1. ラベル名に日本語を含み、数式を含まない場合
LaTeXString("…")を使う。文字列内に(La)TeXの制御綴を含む場合は適宜\によるエスケープが必要。
label = LaTeXString("二次関数")
2. ラベル名に日本語と数式を含む場合
L"…"を使い数式部分は$で囲む。エスケープは必要ない。
label = L"二次関数$y=f(x)$"
あるいは、LaTeXString("…")を使い数式部分は\$で囲む。(La)TeXの制御綴なども適宜\によるエスケープが必要。
label = LaTeXString("二次関数\$y=f(x)\$")
おまけ:ラベル名に日本語を含まない場合
ラベル名に日本語(非ASCII文字?)が含まれない場合は楽である。
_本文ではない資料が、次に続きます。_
===== src/rtl/fir_pkg.sv =====
// Shared types and constants for the FIR output serializer.
package fir_pkg;

  // Default sample width in bits.
  localparam int unsigned SampleW = 8;

  // Number of parallel lanes delivered by the unfolded filter.
  localparam int unsigned Lanes = 3;

  // Lane selector for the head entry. Encoding 3 is unused.
  typedef enum logic [1:0] {
    S0 = 2'd0,
    S1 = 2'd1,
    S2 = 2'd2
  } phase_e;

  // One FIFO entry at the default width; lane 0 is the oldest sample.
  typedef logic [Lanes-1:0][SampleW-1:0] triplet_t;

endpackage


===== src/rtl/fir_triplet_fifo.sv =====
// Triplet FIFO: storage, wrap-around pointers, occupancy count and registered full flag.
// The caller only pushes when there is room (or a pop happens in the same cycle)
// and only pops when the FIFO is not empty.
module fir_triplet_fifo
  import fir_pkg::*;
#(
  parameter int unsigned WIDTH = SampleW,
  parameter int unsigned DEPTH = 4
) (
  input  logic                        clk_i,
  input  logic                        rst_i,
  input  logic                        push_i,
  input  logic                        pop_i,
  input  logic [Lanes-1:0][WIDTH-1:0] data_i,
  output logic [Lanes-1:0][WIDTH-1:0] head_o,
  output logic                        empty_o,
  output logic                        full_o
);

  localparam int unsigned PtrW = $clog2(DEPTH);
  localparam int unsigned CntW = $clog2(DEPTH) + 1;

  logic [Lanes-1:0][WIDTH-1:0] mem_q [DEPTH];

  logic [PtrW-1:0] wr_ptr_q, wr_ptr_d;
  logic [PtrW-1:0] rd_ptr_q, rd_ptr_d;
  logic [CntW-1:0] count_q, count_d;
  logic            full_q, full_d;

  // Pointer, count and full-flag next state.
  always_comb begin
    wr_ptr_d = wr_ptr_q;
    rd_ptr_d = rd_ptr_q;
    count_d  = count_q;
    if (push_i) begin
      wr_ptr_d = wr_ptr_q + PtrW'(1);
    end
    if (pop_i) begin
      rd_ptr_d = rd_ptr_q + PtrW'(1);
    end
    unique case ({push_i, pop_i})
      2'b10:   count_d = count_q + CntW'(1);
      2'b01:   count_d = count_q - CntW'(1);
      default: count_d = count_q;
    endcase
    full_d = (count_d == CntW'(DEPTH));
  end

  // Control state; storage below is intentionally not reset.
  always_ff @(posedge clk_i or posedge rst_i) begin
    if (rst_i) begin
      wr_ptr_q <= '0;
      rd_ptr_q <= '0;
      count_q  <= '0;
      full_q   <= 1'b0;
    end else begin
      wr_ptr_q <= wr_ptr_d;
      rd_ptr_q <= rd_ptr_d;
      count_q  <= count_d;
      full_q   <= full_d;
    end
  end

  // Entry storage write.
  always_ff @(posedge clk_i) begin
    if (push_i) begin
      mem_q[wr_ptr_q] <= data_i;
    end
  end

  assign head_o  = mem_q[rd_ptr_q];
  assign empty_o = (count_q == '0);
  assign full_o  = full_q;

endmodule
以下のようにすればいい。
1. テキストだけの場合
通常の文字列"…"を使う。
xlabel = "quadratic function"
2. テキスト+数式の場合
通常の文字列"…"を使い数式環境は\$で囲む(適宜\によるエスケープが必要)。もしくはLaTeXStringsのL"…"文字列を使い数式環境は$で囲む(エスケープの必要なし)。
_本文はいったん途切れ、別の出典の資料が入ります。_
<file path="src/rtl/popcount_sequencer_pkg.sv">
// ---------------------------------------------------------------------------
// popcount_pkg
//   Shared types and constants for the popcount sequencer slice.
//   - NIBBLE_W            : width of the chunk fed through the shared LUT
//   - DEFAULT_DATA_WIDTH  : default input word width
//   - pc_state_t          : sequencer FSM states
//   - count_w()           : width needed to hold a bit count of a word
// ---------------------------------------------------------------------------
package popcount_pkg;

  localparam int NIBBLE_W           = 4;
  localparam int DEFAULT_DATA_WIDTH = 32;

  typedef enum logic [1:0] {
    IDLE = 2'd0,
    RUN  = 2'd1,
    DONE = 2'd2
  } pc_state_t;

  // A word of dw bits has between 0 and dw ones, i.e. dw+1 distinct values.
  function automatic int count_w(input int dw);
    return $clog2(dw + 1);
  endfunction

endpackage

</file>
<file path="src/rtl/popcount_sequencer_if.sv">
// ---------------------------------------------------------------------------
// popcount_sequencer_if
//   Valid/ready word input channel plus valid/ready count output channel.
//   Ports (signals):
//     in_valid, in_data[DATA_WIDTH], out_ready : producer/consumer -> block
//     in_ready, out_valid, out_count[COUNT_W]  : block -> producer/consumer
//   Modports:
//     master : the side that supplies words and takes counts
//     slave  : the popcount sequencer itself
// ---------------------------------------------------------------------------
interface popcount_sequencer_if
  import popcount_pkg::*;
#(
  parameter int DATA_WIDTH = DEFAULT_DATA_WIDTH
);

  localparam int COUNT_W = count_w(DATA_WIDTH);

  logic                  in_valid;
  logic                  in_ready;
  logic [DATA_WIDTH-1:0] in_data;
  logic                  out_valid;
  logic                  out_ready;
  logic [COUNT_W-1:0]    out_count;

  modport master (
    output in_valid, in_data, out_ready,
    input  in_ready, out_valid, out_count
  );

  modport slave (
    input  in_valid, in_data, out_ready,
    output in_ready, out_valid, out_count
  );

endinterface

</file>
<file path="src/rtl/popcount_sequencer_lut.sv">
// ---------------------------------------------------------------------------
// nibble_popcount_lut
//   Purely combinational 4-bit popcount table.
//   Ports:
//     nibble [3:0] in  : value to count
//     ones   [2:0] out : number of set bits in nibble (0..4)
// ---------------------------------------------------------------------------
module nibble_popcount_lut
  import popcount_pkg::*;
(
  input  logic [NIBBLE_W-1:0] nibble,
  output logic [2:0]          ones
);

  always_comb begin
    ones = 3'd0;
    case (nibble)
      4'h0: ones = 3'd0;
      4'h1: ones = 3'd1;
      4'h2: ones = 3'd1;
      4'h3: ones = 3'd2;
      4'h4: ones = 3'd1;
      4'h5: ones = 3'd2;
      4'h6: ones = 3'd2;
      4'h7: ones = 3'd3;
      4'h8: ones = 3'd1;
      4'h9: ones = 3'd2;
      4'hA: ones = 3'd2;
      4'hB: ones = 3'd3;
      4'hC: ones = 3'd2;
      4'hD: ones = 3'd3;
      4'hE: ones = 3'd3;
      4'hF: ones = 3'd4;
      default: ones = 3'd0;
    endcase
  end

endmodule

</file>
<file path="src/rtl/popcount_sequencer.sv">
// ---------------------------------------------------------------------------
// popcount_sequencer
//   Counts the ones in a DATA_WIDTH-bit word by shifting it through a single
//   shared nibble popcount LUT, one nibble per clock, and accumulating.
//   Parameters:
//     DATA_WIDTH : word width, multiple of 4 and >= 4
//     EARLY_EXIT : 1 = stop as soon as the unprocessed remainder is zero
//   Ports:
//     clk   in  : single clock, rising edge
//     rst   in  : synchronous active-high reset, aborts any word in flight
//     bus   slave modport of popcount_sequencer_if (word in / count out)
//     busy  out : high while a word is being counted or its result is held
// ---------------------------------------------------------------------------
module popcount_sequencer
  import popcount_pkg::*;
#(
  parameter int DATA_WIDTH = DEFAULT_DATA_WIDTH,
  parameter bit EARLY_EXIT = 1'b0
) (
  input  logic                        clk,
  input  logic                        rst,
  popcount_sequencer_if.slave         bus,
  output logic                        busy
);

  localparam int NIBBLES = DATA_WIDTH / NIBBLE_W;
  localparam int COUNT_W = count_w(DATA_WIDTH);
  // Keep the index at least one bit wide so a single-nibble word still works.
  localparam int IDX_W   = (NIBBLES > 1) ? $clog2(NIBBLES) : 1;
  localparam logic [IDX_W-1:0] LAST_IDX = IDX_W'(NIBBLES - 1);

  pc_state_t             state_reg, state_next;
  logic [DATA_WIDTH-1:0] shift_reg, shift_next;
  logic [COUNT_W-1:0]    acc_reg, acc_next;
  logic [COUNT_W-1:0]    count_reg, count_next;
  logic [IDX_W-1:0]      idx_reg, idx_next;

  logic [2:0]            lut_out;
  logic [COUNT_W-1:0]    acc_sum;
  logic [DATA_WIDTH-1:0] shift_down;
  logic                  last_nibble;

  nibble_popcount_lut u_lut (
    .nibble (shift_reg[NIBBLE_W-1:0]),
    .ones   (lut_out)
  );

  assign acc_sum    = acc_reg + COUNT_W'(lut_out);
  assign shift_down = shift_reg >> NIBBLE_W;
  // Early exit looks at what would remain after this nibble: if nothing is
  // left, the current sum is already the final count.
  assign last_nibble = (idx_reg == LAST_IDX) ||
                       (EARLY_EXIT && (shift_down == '0));

  always_ff @(posedge clk) begin
    if (rst) begin
      state_reg <= IDLE;
      shift_reg <= '0;
      acc_reg   <= '0;
      count_reg <= '0;
      idx_reg   <= '0;
    end else begin
      state_reg <= state_next;
      shift_reg <= shift_next;
      acc_reg   <= acc_next;
      count_reg <= count_next;
      idx_reg   <= idx_next;
    end
  end

  always_comb begin
    state_next = state_reg;
    shift_next = shift_reg;
    acc_next   = acc_reg;
    count_next = count_reg;
    idx_next   = idx_reg;
    case (state_reg)
      IDLE: begin
        // in_ready is exactly (state == IDLE), so in_valid alone is the accept.
        if (bus.in_valid) begin
          shift_next = bus.in_data;
          acc_next   = '0;
          idx_next   = '0;
          state_next = RUN;
        end
      end
      RUN: begin
        acc_next   = acc_sum;
        shift_next = shift_down;
        idx_next   = idx_reg + 1'b1;
        if (last_nibble) begin
          count_next = acc_sum;
          state_next = DONE;
        end
      end
      DONE: begin
        if (bus.out_ready) begin
          state_next = IDLE;
        end
      end
      default: state_next = IDLE;
    endcase
  end

  assign bus.in_ready  = (state_reg == IDLE);
  assign bus.out_valid = (state_reg == DONE);
  assign bus.out_count = count_reg;
  assign busy          = (state_reg == RUN) || (state_reg == DONE);

endmodule
</file>
<file path="src/flat_wrapper.sv">
// flat-port wrapper written by rule: the top's interface ports become plain ports
module popcount_sequencer_flat import popcount_pkg::*;
#(
  parameter int DATA_WIDTH = DEFAULT_DATA_WIDTH,
  parameter bit EARLY_EXIT = 1'b0
)
  (clk, rst, busy, bus_in_valid, bus_in_data, bus_out_ready, bus_in_ready, bus_out_valid, bus_out_count);
  popcount_sequencer_if #(.DATA_WIDTH(DATA_WIDTH)) bus_i ();
  input  logic clk;
  input  logic rst;
  output logic busy;
  input wire logic [$bits(bus_i.in_valid)-1:0] bus_in_valid;
  input wire logic [$bits(bus_i.in_data)-1:0] bus_in_data;
  input wire logic [$bits(bus_i.out_ready)-1:0] bus_out_ready;
  output wire logic [$bits(bus_i.in_ready)-1:0] bus_in_ready;
  output wire logic [$bits(bus_i.out_valid)-1:0] bus_out_valid;
  output wire logic [$bits(bus_i.out_count)-1:0] bus_out_count;
  assign bus_i.in_valid = bus_in_valid;
  assign bus_i.in_data = bus_in_data;
  assign bus_i.out_ready = bus_out_ready;
  assign bus_in_ready = bus_i.in_ready;
  assign bus_out_valid = bus_i.out_valid;
  assign bus_out_count = bus_i.out_count;
  popcount_sequencer #(.DATA_WIDTH(DATA_WIDTH), .EARLY_EXIT(EARLY_EXIT)) u_core (.clk(clk), .rst(rst), .bus(bus_i), .busy(busy));
endmodule
</file>
<file path="config.mk">
export PLATFORM = sky130hd
export DESIGN_NAME = popcount_sequencer_flat
export DESIGN_NICKNAME = d
export VERILOG_FILES = /design/src/rtl/popcount_sequencer_pkg.sv /design/src/rtl/popcount_sequencer_if.sv /design/src/rtl/popcount_sequencer_lut.sv /design/src/rtl/popcount_sequencer.sv /design/src/flat_wrapper.sv
export SDC_FILE = /design/constraint.sdc
export NUM_CORES = 1
export LEC_CHECK = 0
export ABC_AREA = 1
export CORE_MARGIN = 1.5
export CORE_UTILIZATION = 47
export DETAILED_ROUTE_END_ITERATION = 10
export PLACE_DENSITY = 0.75
export SLEW_MARGIN = 20
export SYNTH_ARGS = -nofsm -noshare
export SYNTH_HDL_FRONTEND = slang
export SYNTH_SLANG_ARGS = --single-unit
</file>
<file path="constraint.sdc">
create_clock -name clk -period 1.8 [get_ports clk]
set_input_delay 0.54 -clock clk [delete_from_list [all_inputs] [get_ports clk]]
set_output_delay 0.54 -clock clk [all_outputs]
set_load 0.1 [all_outputs]
</file>
==> run_results.csv, run 1 <==
group,metric,value,unit
final_layout,final_util,0.657,
global_route,gr-usage-met1,0.250,
worst_setup_path,crit_arrival,2.17,ns
drt,drtAntennaViolNets,0,
worst_setup_path,crit_fanout,6,
logic_synthesis,synth_area_leader_cell,"dfxtp_1",
pwr,seqPwrFrac,0.299,
logic_synthesis,yosys.area_share.adder,0.0671,
final_layout,ff_latch_area,1040,um2
final_layout,fill_cells,481,
placement,io_buffers,44,
sta,finalWorstSetupSlack,-0.109,ns
logic_synthesis,ys_seq_area_frac,0.410,
global_route,global_route.usage.total,0.207,
global_route,grt_pass1_vias,2232,
worst_setup_path,endpoint_kind,"flip-flop",
pwr,p_int,3.25,mW
placement,post_dp_cell_area,3210,um2
die,die_w,76.5,um
pwr,clock_power_share,0.115,
final_layout,mostFrequentLayoutCell,"nand2_1",
hold_path,hp-class,"flip-flop to flip-flop",
sta,period_share,1.06,
logic_synthesis,synthMuxAreaShare,0,
final_layout,nets,447,
logic_synthesis,synth.top_cell.area_share,0.410,
die,die_area,5850,um2
final_layout,multi_input_area,1320,um2
clock_network,root_buffer,"clkbuf_8",
logic_synthesis,synthCells,345,
logic_synthesis,ys_ff_latch,52,
pwr,power_density,1760,nW/um2
clock_network,cts_tree,"done",
clock_network,clock_latency,0.31,ns
logic_synthesis,synth_edf_count,0,
logic_synthesis,syn_nets,394,
final_layout,drive_above_1_share,0.168,
worst_setup_path,cp_data_required_time,2.06,ns
drt,wirelength,5700,um
global_route,grtUsageMet2,0.365,
outcome,violations,"negative setup slack",
die,start_util,0.494,
die,die_h,76.5,um
pwr,p_switching,2.71,mW
clock_network,clockBufferDepth,2,
clock_network,holdBufCountCts,0,
clock_network,clock-sinks,52,
pwr,p_leak,1.49,nW
clock_network,cts-buffers-inserted,5,
sta,hold_viol,0,
placement,dpl.hpwl,4040,um
drt,post_drt_wl_per_cell,12.1,um
die,core,5140,um2
logic_synthesis,ys.flop_type,"dfxtp_1",
run,cap_violations,0,
drt,avgViaCountPerCell,5.10,
drt,dr.pass1.iters,4,
sta,max_slew.worst_pin.slew,0.330,ns
sta,relSlewSlack,0.779,
clock_network,clkTransAtPathRegs,0.10,ns
global_route,antenna_found_initial,0,
clock_network,ctsHtreeMaxLevel,2,
final_layout,mostFrequentLayoutCells,"101 x nand2_1, 50 x dfxtp_1, 34 x clkdlybuf4s50_1",
final_layout,areaGrowthSynthToFinish,33.1,%
outcome,outcome,"finished with violations",
drt,drt_iter0_markers,126,
pwr,vdd_drop_max,1260,uV
sta,fmax,524,MHz
worst_setup_path,critical_path_class,"flip-flop to flip-flop",
pwr,p_comb_frac,0.586,
logic_synthesis,synth_cell_type_count,30,
sta,finalClockSkew,0.00766,ns
die,num_rows,26,
logic_synthesis,yosysWarnings,0,
final_layout,final_cell_area,3380,um2
global_route,grt_first_pass_wirelength,9880,um
logic_synthesis,synth-simple-area-share,0.255,
sta,grt_setup_unrepaired,"yes",
logic_synthesis,netlist_area,2540,um2
global_route,grt_overflow_total,0,
placement,gp_congestion,0.821,
global_route,met3_usage,0.0443,
logic_synthesis,syn_area_per_cell,7.35,um2
logic_synthesis,synthTopCellsByArea,"dfxtp_1 41%, nand2_1 15%, o21ai_0 6.5%",
global_route,gr-max-usage-layer,"met2",
drt,vias,2392,
global_route,grt_max_degree,46,
final_layout,n_antenna_cell,0,
sta,fin_crit,1.91,ns
sta,drv_slew,0,
final_layout,largest_reg_flops,32,
drt,drc_errors,0,
logic_synthesis,async_flop_share,0,
worst_setup_path,start_kind,"flip-flop",
sta,finalSetupViolCount,3,
logic_synthesis,synth-xor-area-share,0.00690,
pwr,switching_share,0.454,
logic_synthesis,synth_top_family_by_area,"simple AND/OR/NAND/NOR gates",
die,num_io_pins,45,
logic_synthesis,synth-compound-area-share,0.168,
-- kinds of logic after synthesis --
| family | after synthesis |
|---|---|
| AOI/OAI and AO/OA | 77 |
| DFF | 52 |
| xor gates and xnor gates | 2 |
| adders and majority gates | 13 |
| and+or+nand+nor | 148 |
| buffers and inverters | 53 |
-- metal layers --
layer	routed length, um	share of wire
met1	2550	0.45
met2	2840	0.50
met4	58	0.010
met3	250	0.044
met5	0	0
-- cells in the mapped netlist, types with 2 or more instances --
library cell	instances
nand2_1	101
dfxtp_1	52
o21ai_0	33
inv_1	29
a31oi_1	24
nand3_1	16
a21oi_1	15
nor2_1	15
ha_1	12
buf_2	11
nand4_1	5
inv_2	4
clkbuf_1	3
buf_4	2
buf_6	2
nand2_2	2
nand3_2	2
nor2_2	2
o211ai_1	2
o21ai_1	2
xor2_1	2
-- worst max-delay path: stages (launching register included) --
cell and delay (ns):
dfxtp_2 0.35, inv_4 0.07, ha_4 0.18, inv_4 0.05, nor2_4 0.16, nor2_8 0.05
nand2_1 0.10, o21ai_2 0.09, nor2_4 0.16, inv_2 0.06, ha_4 0.26, nand4_1 0.11
nand2_1 0.10, nand2_1 0.05, nand2_1 0.06
-- final timing paths --
path                                     startpoint                   end  slack [ns]  cells after the start
worst max-delay path            u_core.state_reg[1]  u_core.u_lut.ones[0]       -0.11                     14
worst min-delay path              u_core.acc_reg[2]     u_core.acc_reg[2]        0.47                      2
worst max register to register  u_core.state_reg[1]  u_core.u_lut.ones[0]       -0.11                     14
worst min register to register    u_core.acc_reg[2]     u_core.acc_reg[2]        0.47                      2
-- power groups by stage --
stage / logic (mW) / clock network, mW / registers [mW]
2_1_floorplan: 2.38 / 0 / 1.74
3_3_place_gp: 3.15 / 0 / 1.78
3_5_place_dp: 3.22 / 0 / 1.79
4_1_cts: 3.43 / 0.704 / 1.78
5_1_grt: 3.85 / 0.750 / 1.83
6_report: 3.49 / 0.685 / 1.78
-- final cells by class --
type,count,area share
clock buffer,5,0.0204
clock inverter,3,0.00667
inverter,33,0.0381
multi-input combinational,240,0.390
sequential,52,0.309
tap,70,0.0259
timing repair buffer,66,0.210
-- repair_timing --
action,CTS,global route
pin swaps,6,6
buffers inserted,2,0
gates resized for setup,10,5
endpoints found under the hold margin,0,0
setup endpoints to repair,4,15
-- per-stage QoR --
stage	instances	setup TNS, ns	hold WS [ns]	setup WS (ns)	power [mW]
3_3_place_gp	459	-4.56	0.454	-0.440	4.93
2_1_floorplan	345	-0.319	0.445	-0.234	4.12
4_1_cts	469	-0.154	0.475	-0.0794	5.91
5_1_grt	469	-0.523	0.477	-0.224	6.43
3_5_place_dp	459	-5.25	0.459	-0.520	5.01
6_report	469	-0.202	0.473	-0.109	5.95
Power figures use the tool's default switching activity.
==> inputs of run 2 (changes only) <==
Settings changed: CELL_PAD_IN_SITES_DETAIL_PLACEMENT from default to 0, CELL_PAD_IN_SITES_GLOBAL_PLACEMENT from default to 1, CORE_ASPECT_RATIO from default to 0.5, CORE_UTILIZATION 47 to 34, PLACE_DENSITY 0.75 to default, PLACE_DENSITY_LB_ADDON from default to 0.1.
==> run 2 against run 1 <==
The run still ends with negative setup slack left. Worst setup slack improved by 0.058 ns. Clock skew decreased by 0.00074 ns. Global-route usage decreased by 4.9 points. Combinational power about the same. Sequential share of layout area decreased by 1.2 points. Hold slack got worse by 0.0013 ns. Critical path depth unchanged. Routed wire length increased by 5.3%. Clock power increased by 61%. Total power increased by 7.4%. Core utilization decreased by 17 points. Critical path type unchanged. Largest power group unchanged. First-iteration DRC count decreased by 16%.
==> run_results.csv, run 2 (same netlist as run 1, synthesis figures left out) <==
group,metric,value,unit
final_layout,areaGrowthSynthToFinish,38.7,%
global_route,grt_max_degree,44,
final_layout,final_util,0.484,
final_layout,stdcell_count,498,
pwr,p_int,3.65,mW
worst_setup_path,cp_data_required_time,1.99,ns
pwr,clock_power_share,0.172,
final_layout,final_cell_area,3520,um2
global_route,grt_first_pass_wirelength,10100,um
clock_network,holdBufCountCts,0,
clock_network,clock-sinks,52,
die,die_h,64.1,um
pwr,p_comb_frac,0.548,
sta,fin_crit,1.85,ns
clock_network,clockBufferDepth,2,
clock_network,ctsHtreeMaxLevel,2,
die,num_io_pins,45,
final_layout,mostFrequentLayoutCells,"101 x nand2_1, 50 x dfxtp_1, 34 x clkdlybuf4s50_1",
sta,hold_viol,0,
placement,io_buffers,44,
placement,gp_congestion,0.781,
clock_network,cts_tree,"done",
sta,max_slew.worst_pin.slew,0.330,ns
pwr,power_density,1820,nW/um2
placement,post_dp_cell_area,3250,um2
clock_network,root_buffer,"clkbuf_16",
worst_setup_path,crit_fanout,6,
final_layout,drive_above_1_share,0.174,
sta,grt_setup_unrepaired,"yes",
drt,dr.pass1.iters,4,
worst_setup_path,crit_arrival,2.04,ns
die,start_util,0.349,
global_route,grt_pass1_vias,2210,
worst_setup_path,endpoint_kind,"flip-flop",
final_layout,largest_reg_flops,32,
drt,post_drt_wl_per_cell,12.1,um
drt,drc_errors,0,
outcome,outcome,"finished with violations",
drt,vias,2331,
drt,wirelength,6000,um
pwr,vdd_drop_max,699,uV
die,num_rows,22,
outcome,violations,"negative setup slack",
worst_setup_path,start_kind,"flip-flop",
final_layout,n_antenna_cell,0,
die,die_w,125,um
pwr,p_leak,1.53,nW
sta,relSlewSlack,0.779,
pwr,p_switching,2.74,mW
die,core,7270,um2
pwr,seqPwrFrac,0.280,
clock_network,clock_latency,0.30,ns
sta,drv_slew,0,
clock_network,clkTransAtPathRegs,0.07,ns
final_layout,mostFrequentLayoutCell,"nand2_1",
pwr,switching_share,0.429,
sta,finalSetupViolCount,2,
drt,avgViaCountPerCell,4.68,
global_route,antenna_found_initial,0,
drt,drt_iter0_markers,106,
global_route,global_route.usage.total,0.159,
placement,dpl.hpwl,4260,um
sta,period_share,1.03,
hold_path,hp-class,"flip-flop to flip-flop",
final_layout,nets,450,
sta,fmax,540,MHz
worst_setup_path,critical_path_class,"flip-flop to flip-flop",
sta,finalClockSkew,0.00692,ns
global_route,grt_overflow_total,0,
sta,finalWorstSetupSlack,-0.0512,ns
placement,numPlacedInstances,486,
run,cap_violations,0,
die,die_area,8020,um2
drt,drtAntennaViolNets,0,
clock_network,cts-buffers-inserted,5,
-- run 2: cell types whose count changed in the layout (fill, tap and decap cells not counted), moves of 2 or more --
cell       delta
ha_1          -2
inv_2         -2
clkbuf_16     +5
buf_4         +3
clkbuf_8      -5
-- run 2: path summary, 6_finish.rpt --
check / from / to / slack, ns / cells after the start
setup reg to reg: u_core.state_reg[0] / u_core.u_lut.ones[0] / -0.05 / 14
setup / recovery: u_core.state_reg[0] / u_core.u_lut.ones[0] / -0.05 / 14
hold reg to reg: u_core.idx_reg[2] / u_core.idx_reg[2] / 0.47 / 2
hold / removal: u_core.idx_reg[2] / u_core.idx_reg[2] / 0.47 / 2
-- run 2: worst max-delay path: stages, from the launching register on --
cell     delay (ns)
dfxtp_2        0.34
inv_2          0.07
ha_4           0.18
inv_4          0.04
nor2_4         0.15
nor2_8         0.07
or2_1          0.23
nand3_2        0.10
inv_2          0.06
ha_4           0.25
inv_2          0.03
nand4_1        0.07
nand2_1        0.05
nand2_1        0.05
nand2_1        0.04
-- run 2: per-layer routing --
metal,GRT usage,share of wire,vias up
met3,0.0419,0.041,5
met5,0,0,-
li1,-,-,1242
met1,0.206,0.51,1042
met4,0.0469,0.0093,0
met2,0.262,0.44,42
-- run 2: cell type report --
type,instances,area [um2]
flip-flops and latches,52,1040
clock buffers,6,129
clock inverters,2,38.8
multi-input cells,240,1330
fillers,721,3750
well taps,96,120
inverters,33,131
repair buffers,69,724
-- run 2: stage by stage --
stage               TNS (ns)  hold slack, ns  total power, mW  setup WS [ns]
finish               -0.0765           0.472             6.40        -0.0512
global route          -0.452           0.496             6.90         -0.151
CTS                  -0.0543           0.473             6.42        -0.0445
detailed placement     -9.78           0.461             5.04         -0.500
global placement       -8.84           0.455             4.99         -0.451
floorplan             -0.319           0.445             4.12         -0.234
-- run 2: timing repair --
action,in CTS,in global routing
resized for setup,18,1
pin swaps,14,1
cloned,0,0
buffers inserted,4,0
setup endpoints to repair,12,11
-- run 2: power groups by stage --
stage | sequential (mW) | clock [mW] | combinational (mW)
final | 1.79 | 1.10 | 3.50
after global routing | 1.84 | 1.18 | 3.88
after CTS | 1.79 | 1.13 | 3.50
after detailed placement | 1.80 | 0 | 3.24
after global placement | 1.79 | 0 | 3.20
after floorplan | 1.74 | 0 | 2.38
xlabel = "quadratic function\$y=x^2\$"
xlabel = L"quadratic function$y=x^2$"
3. 数式だけの場合
通常の文字列"…"を使い前後を\$で囲む(適宜\によるエスケープが必要)。もしくはLaTeXStringsのL"…"文字列を使う(前後の$は必要なし、エスケープの必要なし)。
xlabel = "\$y=x^2\$"
xlabel = L"y=x^2"
感想
日本語文字列を含むと途端に取り扱いが面倒になる。なぜかはわからないが、まあそういうものなのだろう。なおバックエンドによっても挙動は違っていたので、やはりわからないことだらけである。
ここで書かれているやり方は「こうやったらなんかしらんけどうまくいった」程度のものであるから、あまり鵜呑みにしないほうがいい。PGFPlotsX側の記法で指定した場合はこういう問題は起きなかったので、おそらくPlotsに問題があるのだろうと推測している。